:: Required work ::
Return every line of the data that contains the string "active".
START Provided records
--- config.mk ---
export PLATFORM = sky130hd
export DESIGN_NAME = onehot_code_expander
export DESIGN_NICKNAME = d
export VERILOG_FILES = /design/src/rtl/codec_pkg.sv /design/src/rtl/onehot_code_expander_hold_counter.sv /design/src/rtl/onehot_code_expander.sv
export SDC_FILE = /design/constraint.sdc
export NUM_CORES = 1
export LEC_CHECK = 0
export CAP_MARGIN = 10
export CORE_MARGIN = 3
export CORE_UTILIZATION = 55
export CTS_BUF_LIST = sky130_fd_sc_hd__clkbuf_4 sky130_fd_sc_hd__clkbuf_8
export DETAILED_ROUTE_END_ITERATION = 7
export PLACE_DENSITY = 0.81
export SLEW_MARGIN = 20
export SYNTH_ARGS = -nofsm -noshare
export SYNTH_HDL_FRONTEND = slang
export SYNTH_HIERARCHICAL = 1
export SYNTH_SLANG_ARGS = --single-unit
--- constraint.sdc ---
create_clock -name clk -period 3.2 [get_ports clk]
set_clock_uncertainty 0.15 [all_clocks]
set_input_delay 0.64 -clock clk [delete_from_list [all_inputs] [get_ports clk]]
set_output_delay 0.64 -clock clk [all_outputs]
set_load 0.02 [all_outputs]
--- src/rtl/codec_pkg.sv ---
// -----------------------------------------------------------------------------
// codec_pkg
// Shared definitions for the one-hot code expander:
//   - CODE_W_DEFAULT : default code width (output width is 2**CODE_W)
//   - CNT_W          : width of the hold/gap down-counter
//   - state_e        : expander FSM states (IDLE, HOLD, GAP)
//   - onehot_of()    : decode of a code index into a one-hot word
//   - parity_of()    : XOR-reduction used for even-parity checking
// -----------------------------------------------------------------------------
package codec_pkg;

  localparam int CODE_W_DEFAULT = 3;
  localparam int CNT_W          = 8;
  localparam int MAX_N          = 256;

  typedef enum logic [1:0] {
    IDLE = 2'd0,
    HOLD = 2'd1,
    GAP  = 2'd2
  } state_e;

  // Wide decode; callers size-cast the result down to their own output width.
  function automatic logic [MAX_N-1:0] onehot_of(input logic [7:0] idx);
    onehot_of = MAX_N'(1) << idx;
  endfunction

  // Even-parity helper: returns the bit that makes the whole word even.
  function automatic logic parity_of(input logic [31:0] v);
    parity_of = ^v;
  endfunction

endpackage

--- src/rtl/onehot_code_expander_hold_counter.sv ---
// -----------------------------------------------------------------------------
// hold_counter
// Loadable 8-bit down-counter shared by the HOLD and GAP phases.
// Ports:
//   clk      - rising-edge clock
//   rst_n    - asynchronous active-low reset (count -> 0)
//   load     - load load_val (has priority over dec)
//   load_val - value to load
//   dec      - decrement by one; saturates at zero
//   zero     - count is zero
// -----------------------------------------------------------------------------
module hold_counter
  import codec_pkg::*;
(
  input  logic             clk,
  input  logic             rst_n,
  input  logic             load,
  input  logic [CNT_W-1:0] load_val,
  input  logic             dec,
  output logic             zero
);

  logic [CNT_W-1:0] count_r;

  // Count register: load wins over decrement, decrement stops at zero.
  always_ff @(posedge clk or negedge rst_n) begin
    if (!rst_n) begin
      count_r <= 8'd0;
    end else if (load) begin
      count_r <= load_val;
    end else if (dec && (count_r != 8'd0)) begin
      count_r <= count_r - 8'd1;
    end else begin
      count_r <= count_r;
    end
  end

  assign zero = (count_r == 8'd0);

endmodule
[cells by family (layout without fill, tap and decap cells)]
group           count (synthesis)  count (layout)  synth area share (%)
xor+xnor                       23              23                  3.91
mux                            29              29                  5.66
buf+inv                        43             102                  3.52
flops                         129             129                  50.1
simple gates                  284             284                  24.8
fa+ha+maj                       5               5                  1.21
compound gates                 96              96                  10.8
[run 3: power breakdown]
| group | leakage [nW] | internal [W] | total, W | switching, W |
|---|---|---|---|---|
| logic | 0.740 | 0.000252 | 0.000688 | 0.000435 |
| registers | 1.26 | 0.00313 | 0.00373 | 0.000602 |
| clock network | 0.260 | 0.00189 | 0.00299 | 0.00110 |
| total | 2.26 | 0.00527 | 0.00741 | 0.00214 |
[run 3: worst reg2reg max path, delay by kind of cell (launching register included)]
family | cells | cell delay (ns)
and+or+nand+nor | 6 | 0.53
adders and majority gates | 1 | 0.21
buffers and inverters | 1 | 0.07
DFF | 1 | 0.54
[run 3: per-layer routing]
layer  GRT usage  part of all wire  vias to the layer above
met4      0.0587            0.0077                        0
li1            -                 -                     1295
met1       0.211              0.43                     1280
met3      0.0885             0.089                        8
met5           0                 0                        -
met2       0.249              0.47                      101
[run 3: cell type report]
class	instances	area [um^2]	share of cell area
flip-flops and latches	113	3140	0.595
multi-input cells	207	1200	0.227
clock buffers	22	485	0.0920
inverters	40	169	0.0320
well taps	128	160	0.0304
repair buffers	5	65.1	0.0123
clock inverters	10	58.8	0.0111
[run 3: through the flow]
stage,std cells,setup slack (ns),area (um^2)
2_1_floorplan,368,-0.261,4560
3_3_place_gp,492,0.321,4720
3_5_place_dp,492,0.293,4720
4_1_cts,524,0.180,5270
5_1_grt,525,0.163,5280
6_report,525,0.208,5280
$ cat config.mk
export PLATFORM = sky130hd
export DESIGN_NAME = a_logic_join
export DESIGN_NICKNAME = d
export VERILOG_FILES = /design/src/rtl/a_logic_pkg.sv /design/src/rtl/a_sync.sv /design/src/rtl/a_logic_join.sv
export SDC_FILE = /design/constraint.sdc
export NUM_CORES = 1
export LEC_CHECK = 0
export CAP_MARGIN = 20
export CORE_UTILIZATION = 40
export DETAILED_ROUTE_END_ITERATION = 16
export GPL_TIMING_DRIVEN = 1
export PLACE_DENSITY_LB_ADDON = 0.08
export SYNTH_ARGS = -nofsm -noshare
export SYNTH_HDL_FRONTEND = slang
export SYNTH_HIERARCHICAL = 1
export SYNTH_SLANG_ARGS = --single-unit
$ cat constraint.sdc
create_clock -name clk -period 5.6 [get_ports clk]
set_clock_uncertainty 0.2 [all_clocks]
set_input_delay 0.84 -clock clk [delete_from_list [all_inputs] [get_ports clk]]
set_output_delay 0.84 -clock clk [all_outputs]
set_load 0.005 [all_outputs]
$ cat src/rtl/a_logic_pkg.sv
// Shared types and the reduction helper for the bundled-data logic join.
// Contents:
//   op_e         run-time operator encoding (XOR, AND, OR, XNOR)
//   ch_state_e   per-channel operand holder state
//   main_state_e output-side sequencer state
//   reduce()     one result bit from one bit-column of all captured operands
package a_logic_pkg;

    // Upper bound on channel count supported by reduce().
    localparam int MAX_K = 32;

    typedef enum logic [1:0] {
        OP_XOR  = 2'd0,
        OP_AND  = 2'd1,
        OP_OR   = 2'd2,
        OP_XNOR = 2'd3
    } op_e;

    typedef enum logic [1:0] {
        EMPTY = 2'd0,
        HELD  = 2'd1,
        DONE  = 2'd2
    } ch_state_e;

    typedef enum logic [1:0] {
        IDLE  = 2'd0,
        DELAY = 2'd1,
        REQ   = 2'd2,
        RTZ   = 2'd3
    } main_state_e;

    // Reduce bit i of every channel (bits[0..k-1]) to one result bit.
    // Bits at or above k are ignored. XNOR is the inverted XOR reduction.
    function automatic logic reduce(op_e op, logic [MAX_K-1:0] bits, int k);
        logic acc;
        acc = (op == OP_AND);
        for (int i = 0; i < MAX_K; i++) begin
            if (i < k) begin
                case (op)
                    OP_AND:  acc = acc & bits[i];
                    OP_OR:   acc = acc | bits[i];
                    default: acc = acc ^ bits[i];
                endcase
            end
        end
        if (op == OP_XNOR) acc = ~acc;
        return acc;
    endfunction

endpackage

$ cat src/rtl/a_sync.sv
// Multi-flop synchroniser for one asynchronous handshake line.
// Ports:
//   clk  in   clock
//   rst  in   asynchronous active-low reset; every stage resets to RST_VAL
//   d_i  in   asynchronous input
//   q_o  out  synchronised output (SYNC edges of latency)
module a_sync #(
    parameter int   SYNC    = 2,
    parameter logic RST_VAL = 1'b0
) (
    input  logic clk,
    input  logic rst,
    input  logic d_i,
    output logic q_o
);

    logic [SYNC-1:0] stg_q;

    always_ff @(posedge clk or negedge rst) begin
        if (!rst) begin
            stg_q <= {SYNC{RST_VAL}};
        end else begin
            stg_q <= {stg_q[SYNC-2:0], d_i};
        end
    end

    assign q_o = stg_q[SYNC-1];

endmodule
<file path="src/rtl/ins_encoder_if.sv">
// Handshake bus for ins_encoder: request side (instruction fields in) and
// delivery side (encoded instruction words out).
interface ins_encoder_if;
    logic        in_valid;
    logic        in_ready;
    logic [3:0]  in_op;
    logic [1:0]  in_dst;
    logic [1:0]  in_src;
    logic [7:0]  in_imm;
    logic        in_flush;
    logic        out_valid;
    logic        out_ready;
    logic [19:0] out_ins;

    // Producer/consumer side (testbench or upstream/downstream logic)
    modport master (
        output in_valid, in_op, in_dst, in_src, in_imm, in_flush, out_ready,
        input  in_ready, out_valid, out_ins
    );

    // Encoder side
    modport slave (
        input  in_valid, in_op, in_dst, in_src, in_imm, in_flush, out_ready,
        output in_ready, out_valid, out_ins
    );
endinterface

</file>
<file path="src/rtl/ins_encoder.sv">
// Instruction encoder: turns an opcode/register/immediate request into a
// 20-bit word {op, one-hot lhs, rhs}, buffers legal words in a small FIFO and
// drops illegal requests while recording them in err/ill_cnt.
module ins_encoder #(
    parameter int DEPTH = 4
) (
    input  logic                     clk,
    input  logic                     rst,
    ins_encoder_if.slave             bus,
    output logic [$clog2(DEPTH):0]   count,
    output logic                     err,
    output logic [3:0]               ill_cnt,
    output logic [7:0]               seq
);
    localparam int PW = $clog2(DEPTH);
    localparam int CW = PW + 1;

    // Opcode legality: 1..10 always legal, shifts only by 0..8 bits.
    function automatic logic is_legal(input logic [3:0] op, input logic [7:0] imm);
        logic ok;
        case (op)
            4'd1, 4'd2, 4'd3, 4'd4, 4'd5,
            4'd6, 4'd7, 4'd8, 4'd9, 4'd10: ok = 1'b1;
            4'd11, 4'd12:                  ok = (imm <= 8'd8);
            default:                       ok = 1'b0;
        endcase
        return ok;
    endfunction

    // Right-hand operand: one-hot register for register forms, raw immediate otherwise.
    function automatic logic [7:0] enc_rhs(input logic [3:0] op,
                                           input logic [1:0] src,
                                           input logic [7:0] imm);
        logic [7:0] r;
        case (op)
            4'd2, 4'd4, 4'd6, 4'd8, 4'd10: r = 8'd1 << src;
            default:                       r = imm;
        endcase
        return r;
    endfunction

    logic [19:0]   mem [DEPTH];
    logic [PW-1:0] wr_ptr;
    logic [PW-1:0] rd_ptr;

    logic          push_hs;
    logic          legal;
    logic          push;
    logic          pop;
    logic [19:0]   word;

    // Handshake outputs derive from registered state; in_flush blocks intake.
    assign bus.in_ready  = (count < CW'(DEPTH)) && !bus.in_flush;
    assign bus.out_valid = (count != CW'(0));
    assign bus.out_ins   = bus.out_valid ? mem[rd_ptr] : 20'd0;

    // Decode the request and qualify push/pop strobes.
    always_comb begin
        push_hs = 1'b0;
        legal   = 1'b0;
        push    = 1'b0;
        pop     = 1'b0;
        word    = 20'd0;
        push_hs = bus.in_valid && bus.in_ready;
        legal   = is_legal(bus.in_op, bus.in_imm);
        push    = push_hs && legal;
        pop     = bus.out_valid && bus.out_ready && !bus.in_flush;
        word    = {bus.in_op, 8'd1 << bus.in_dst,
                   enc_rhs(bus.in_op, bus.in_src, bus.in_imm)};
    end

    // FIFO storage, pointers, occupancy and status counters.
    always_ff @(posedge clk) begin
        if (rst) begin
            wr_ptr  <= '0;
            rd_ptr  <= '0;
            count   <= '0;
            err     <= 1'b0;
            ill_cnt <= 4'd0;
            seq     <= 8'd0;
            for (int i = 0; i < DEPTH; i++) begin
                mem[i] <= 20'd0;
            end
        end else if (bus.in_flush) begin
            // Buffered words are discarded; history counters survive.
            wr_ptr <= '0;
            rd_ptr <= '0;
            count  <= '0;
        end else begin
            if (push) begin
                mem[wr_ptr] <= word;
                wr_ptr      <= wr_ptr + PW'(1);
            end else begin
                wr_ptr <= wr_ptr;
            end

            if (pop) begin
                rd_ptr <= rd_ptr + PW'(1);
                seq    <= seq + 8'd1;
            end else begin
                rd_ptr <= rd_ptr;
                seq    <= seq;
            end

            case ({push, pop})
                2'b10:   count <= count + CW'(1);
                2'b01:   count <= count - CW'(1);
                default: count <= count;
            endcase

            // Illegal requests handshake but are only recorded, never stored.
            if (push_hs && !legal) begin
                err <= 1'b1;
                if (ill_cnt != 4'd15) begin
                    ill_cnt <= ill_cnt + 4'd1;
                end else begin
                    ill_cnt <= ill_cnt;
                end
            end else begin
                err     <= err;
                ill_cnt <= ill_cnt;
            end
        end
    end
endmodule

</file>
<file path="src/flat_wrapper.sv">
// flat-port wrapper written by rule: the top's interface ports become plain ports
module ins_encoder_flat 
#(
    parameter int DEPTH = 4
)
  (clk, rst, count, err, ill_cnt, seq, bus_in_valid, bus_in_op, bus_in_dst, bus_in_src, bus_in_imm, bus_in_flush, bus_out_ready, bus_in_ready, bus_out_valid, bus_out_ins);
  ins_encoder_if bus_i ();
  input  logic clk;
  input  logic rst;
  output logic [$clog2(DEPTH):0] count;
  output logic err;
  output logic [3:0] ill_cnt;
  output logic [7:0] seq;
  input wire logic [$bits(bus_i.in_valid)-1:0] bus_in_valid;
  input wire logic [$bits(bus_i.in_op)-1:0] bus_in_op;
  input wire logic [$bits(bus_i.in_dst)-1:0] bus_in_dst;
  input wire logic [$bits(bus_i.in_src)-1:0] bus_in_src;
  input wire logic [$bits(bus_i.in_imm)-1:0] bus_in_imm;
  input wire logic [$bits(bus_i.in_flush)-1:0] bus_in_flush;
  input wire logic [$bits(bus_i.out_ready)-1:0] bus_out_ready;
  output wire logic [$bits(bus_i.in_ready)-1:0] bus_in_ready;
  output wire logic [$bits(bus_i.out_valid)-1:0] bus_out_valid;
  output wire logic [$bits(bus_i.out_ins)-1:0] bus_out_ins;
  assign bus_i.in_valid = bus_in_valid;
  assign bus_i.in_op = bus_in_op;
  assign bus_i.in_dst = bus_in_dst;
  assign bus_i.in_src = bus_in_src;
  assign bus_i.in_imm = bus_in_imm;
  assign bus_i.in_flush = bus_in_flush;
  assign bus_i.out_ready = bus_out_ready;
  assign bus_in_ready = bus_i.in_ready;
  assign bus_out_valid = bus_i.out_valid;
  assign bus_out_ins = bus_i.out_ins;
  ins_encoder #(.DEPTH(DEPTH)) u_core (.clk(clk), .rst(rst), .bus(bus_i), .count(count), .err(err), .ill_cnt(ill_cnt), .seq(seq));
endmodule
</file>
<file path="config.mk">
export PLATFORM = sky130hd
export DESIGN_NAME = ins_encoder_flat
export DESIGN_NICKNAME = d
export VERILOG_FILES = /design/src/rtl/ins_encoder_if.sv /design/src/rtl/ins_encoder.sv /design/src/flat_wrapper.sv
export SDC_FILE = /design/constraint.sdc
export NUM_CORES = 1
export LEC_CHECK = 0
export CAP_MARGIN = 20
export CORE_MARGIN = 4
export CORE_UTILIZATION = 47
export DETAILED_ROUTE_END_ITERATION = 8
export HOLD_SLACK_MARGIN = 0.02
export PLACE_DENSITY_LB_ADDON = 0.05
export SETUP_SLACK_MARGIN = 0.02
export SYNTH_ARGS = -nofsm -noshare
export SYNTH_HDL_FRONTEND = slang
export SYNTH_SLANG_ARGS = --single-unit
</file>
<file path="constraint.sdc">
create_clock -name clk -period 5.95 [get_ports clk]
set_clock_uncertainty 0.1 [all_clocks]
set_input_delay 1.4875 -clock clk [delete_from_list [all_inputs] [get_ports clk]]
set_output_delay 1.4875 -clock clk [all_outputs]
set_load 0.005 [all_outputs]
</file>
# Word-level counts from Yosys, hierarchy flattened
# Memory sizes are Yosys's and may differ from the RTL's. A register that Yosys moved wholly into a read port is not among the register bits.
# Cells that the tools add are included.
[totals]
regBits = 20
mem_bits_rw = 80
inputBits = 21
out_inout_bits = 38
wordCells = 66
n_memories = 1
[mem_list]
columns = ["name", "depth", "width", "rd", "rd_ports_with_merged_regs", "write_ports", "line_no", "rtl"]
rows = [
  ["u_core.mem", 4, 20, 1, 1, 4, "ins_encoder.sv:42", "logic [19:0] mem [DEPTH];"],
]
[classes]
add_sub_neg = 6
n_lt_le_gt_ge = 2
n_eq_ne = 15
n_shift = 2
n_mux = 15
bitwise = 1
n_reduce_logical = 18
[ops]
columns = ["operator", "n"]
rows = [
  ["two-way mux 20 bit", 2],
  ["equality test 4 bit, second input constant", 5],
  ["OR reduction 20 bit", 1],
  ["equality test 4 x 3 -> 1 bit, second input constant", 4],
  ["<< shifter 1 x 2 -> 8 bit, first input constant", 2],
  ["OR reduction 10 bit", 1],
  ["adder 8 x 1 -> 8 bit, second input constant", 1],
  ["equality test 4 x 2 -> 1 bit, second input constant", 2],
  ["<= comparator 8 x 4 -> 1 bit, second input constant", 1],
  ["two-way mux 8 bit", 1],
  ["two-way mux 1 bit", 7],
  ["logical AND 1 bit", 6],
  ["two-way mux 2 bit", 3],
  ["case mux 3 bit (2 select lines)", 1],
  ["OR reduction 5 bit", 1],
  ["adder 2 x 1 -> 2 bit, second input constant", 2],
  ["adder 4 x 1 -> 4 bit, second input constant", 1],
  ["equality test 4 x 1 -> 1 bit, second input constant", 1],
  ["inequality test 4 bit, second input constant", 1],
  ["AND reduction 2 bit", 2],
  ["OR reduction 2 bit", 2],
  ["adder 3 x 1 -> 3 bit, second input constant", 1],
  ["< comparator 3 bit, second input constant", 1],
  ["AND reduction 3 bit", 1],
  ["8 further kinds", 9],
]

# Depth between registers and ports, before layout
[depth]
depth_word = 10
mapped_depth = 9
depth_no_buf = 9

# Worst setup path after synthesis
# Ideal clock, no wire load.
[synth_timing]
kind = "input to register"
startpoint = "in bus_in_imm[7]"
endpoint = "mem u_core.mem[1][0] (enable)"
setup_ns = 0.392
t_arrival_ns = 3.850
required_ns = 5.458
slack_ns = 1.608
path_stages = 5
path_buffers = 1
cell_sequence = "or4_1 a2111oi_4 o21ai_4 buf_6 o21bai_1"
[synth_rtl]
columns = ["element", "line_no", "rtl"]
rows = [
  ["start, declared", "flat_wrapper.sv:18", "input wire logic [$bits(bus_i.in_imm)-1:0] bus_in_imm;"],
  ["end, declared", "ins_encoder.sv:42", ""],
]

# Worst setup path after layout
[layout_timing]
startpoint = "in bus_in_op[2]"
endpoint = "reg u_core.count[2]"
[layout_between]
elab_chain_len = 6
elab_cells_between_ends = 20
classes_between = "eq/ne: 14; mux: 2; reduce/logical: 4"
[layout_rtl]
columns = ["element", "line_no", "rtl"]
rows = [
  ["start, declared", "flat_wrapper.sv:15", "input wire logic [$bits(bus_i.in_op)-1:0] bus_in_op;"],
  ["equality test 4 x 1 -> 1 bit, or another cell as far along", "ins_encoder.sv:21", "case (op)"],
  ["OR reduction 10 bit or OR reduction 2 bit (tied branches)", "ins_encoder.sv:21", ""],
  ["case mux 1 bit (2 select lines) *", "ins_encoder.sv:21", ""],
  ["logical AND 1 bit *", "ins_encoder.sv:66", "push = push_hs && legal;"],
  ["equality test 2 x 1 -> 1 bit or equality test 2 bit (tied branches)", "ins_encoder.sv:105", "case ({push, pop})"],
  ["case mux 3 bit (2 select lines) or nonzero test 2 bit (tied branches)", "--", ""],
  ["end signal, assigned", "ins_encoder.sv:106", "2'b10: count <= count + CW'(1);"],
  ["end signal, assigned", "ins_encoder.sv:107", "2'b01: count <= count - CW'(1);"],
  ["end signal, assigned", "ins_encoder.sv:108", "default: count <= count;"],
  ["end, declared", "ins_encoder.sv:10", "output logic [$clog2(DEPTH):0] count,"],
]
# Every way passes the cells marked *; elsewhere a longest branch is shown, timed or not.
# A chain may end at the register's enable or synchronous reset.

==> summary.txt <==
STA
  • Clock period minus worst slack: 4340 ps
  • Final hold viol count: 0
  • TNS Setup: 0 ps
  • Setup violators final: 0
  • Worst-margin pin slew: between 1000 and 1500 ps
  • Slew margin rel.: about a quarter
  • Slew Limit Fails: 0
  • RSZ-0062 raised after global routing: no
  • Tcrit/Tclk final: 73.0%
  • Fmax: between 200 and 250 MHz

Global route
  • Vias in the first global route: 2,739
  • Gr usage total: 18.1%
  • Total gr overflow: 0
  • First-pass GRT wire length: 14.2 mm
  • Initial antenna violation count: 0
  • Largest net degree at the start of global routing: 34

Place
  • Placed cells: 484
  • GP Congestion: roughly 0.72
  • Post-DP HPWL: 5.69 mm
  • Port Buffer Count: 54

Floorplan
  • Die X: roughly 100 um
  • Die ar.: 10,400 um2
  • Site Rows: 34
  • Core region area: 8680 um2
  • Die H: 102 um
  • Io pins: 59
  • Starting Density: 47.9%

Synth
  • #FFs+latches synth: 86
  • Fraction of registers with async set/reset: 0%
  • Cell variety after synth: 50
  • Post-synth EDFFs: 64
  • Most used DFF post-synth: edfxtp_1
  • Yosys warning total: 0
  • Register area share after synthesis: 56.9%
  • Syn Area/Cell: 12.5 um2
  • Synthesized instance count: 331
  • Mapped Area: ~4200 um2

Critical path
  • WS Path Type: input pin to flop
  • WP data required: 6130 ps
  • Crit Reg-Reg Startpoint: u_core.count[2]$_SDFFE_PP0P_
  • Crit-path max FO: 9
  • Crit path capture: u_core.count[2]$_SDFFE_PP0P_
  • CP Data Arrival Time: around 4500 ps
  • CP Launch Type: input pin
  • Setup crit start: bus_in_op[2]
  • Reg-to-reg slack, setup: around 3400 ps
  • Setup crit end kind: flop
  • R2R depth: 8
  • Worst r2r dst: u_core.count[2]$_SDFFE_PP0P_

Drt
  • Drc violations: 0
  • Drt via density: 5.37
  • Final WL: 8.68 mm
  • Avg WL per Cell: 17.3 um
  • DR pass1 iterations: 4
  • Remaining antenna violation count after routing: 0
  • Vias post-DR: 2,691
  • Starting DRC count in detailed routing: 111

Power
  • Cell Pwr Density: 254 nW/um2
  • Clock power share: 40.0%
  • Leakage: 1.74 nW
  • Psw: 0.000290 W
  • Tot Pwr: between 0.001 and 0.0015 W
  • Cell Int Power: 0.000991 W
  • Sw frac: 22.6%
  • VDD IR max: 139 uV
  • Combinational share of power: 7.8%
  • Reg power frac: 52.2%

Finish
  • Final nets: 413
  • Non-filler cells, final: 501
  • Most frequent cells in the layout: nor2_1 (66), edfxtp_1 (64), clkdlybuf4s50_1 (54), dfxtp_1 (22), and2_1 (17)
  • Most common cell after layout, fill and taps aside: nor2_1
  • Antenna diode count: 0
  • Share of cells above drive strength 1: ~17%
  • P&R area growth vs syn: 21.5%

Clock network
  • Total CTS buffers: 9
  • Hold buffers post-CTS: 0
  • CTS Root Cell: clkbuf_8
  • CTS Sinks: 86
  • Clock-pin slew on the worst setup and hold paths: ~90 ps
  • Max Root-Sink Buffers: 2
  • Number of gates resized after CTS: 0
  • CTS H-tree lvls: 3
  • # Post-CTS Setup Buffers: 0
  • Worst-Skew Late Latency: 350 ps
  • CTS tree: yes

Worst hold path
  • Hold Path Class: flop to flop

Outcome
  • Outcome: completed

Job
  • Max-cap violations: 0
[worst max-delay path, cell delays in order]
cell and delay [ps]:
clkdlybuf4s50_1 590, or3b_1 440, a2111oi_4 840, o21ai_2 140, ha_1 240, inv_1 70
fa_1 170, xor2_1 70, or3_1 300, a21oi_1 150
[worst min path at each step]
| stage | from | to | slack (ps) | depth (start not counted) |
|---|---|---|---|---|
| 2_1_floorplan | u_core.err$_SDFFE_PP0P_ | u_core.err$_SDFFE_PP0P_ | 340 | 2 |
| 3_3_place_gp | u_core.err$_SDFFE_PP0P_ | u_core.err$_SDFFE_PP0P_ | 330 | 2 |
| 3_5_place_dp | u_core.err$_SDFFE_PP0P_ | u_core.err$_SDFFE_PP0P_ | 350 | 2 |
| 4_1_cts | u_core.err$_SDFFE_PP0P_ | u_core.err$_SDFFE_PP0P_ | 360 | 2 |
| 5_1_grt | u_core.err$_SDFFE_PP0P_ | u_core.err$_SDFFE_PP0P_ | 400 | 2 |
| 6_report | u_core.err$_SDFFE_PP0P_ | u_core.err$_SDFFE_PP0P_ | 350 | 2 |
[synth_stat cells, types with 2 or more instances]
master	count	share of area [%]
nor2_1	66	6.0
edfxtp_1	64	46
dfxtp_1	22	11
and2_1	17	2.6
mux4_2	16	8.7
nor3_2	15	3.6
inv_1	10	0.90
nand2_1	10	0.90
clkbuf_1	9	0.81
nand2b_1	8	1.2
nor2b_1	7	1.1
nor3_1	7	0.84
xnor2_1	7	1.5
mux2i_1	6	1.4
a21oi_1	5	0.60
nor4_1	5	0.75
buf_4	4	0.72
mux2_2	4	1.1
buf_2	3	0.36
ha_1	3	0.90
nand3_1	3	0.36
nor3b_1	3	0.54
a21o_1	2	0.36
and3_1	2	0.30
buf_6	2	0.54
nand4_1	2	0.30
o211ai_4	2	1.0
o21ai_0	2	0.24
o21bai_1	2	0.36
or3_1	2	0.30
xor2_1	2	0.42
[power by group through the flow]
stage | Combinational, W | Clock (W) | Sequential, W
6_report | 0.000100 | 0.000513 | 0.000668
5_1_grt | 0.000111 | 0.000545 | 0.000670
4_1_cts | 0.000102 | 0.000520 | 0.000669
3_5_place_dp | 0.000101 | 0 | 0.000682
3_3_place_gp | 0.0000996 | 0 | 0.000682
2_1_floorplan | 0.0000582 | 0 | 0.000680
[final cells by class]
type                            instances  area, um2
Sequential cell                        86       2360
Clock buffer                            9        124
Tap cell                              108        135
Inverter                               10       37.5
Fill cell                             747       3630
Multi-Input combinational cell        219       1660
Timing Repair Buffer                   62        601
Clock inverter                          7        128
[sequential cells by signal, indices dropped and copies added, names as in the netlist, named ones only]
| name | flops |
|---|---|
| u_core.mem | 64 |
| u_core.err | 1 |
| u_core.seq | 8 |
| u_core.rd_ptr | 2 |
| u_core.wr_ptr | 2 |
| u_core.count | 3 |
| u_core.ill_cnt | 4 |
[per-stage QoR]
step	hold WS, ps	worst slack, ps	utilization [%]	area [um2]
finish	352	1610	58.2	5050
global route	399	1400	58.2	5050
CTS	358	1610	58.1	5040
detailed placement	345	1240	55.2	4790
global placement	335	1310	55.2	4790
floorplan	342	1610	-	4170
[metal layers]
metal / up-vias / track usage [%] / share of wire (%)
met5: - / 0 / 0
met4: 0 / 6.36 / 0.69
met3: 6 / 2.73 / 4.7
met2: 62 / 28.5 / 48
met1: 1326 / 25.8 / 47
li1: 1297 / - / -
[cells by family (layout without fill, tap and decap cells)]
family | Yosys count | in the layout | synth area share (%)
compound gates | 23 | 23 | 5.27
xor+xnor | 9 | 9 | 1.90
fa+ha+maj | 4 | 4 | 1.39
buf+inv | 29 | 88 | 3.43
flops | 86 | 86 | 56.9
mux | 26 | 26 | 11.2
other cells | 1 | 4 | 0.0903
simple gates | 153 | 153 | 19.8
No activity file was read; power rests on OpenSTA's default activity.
END Provided records
:: Solution to this task ::
//   rst_n    - asynchronous active-low reset (count -> 0)
//   rst  in   asynchronous active-low reset; every stage resets to RST_VAL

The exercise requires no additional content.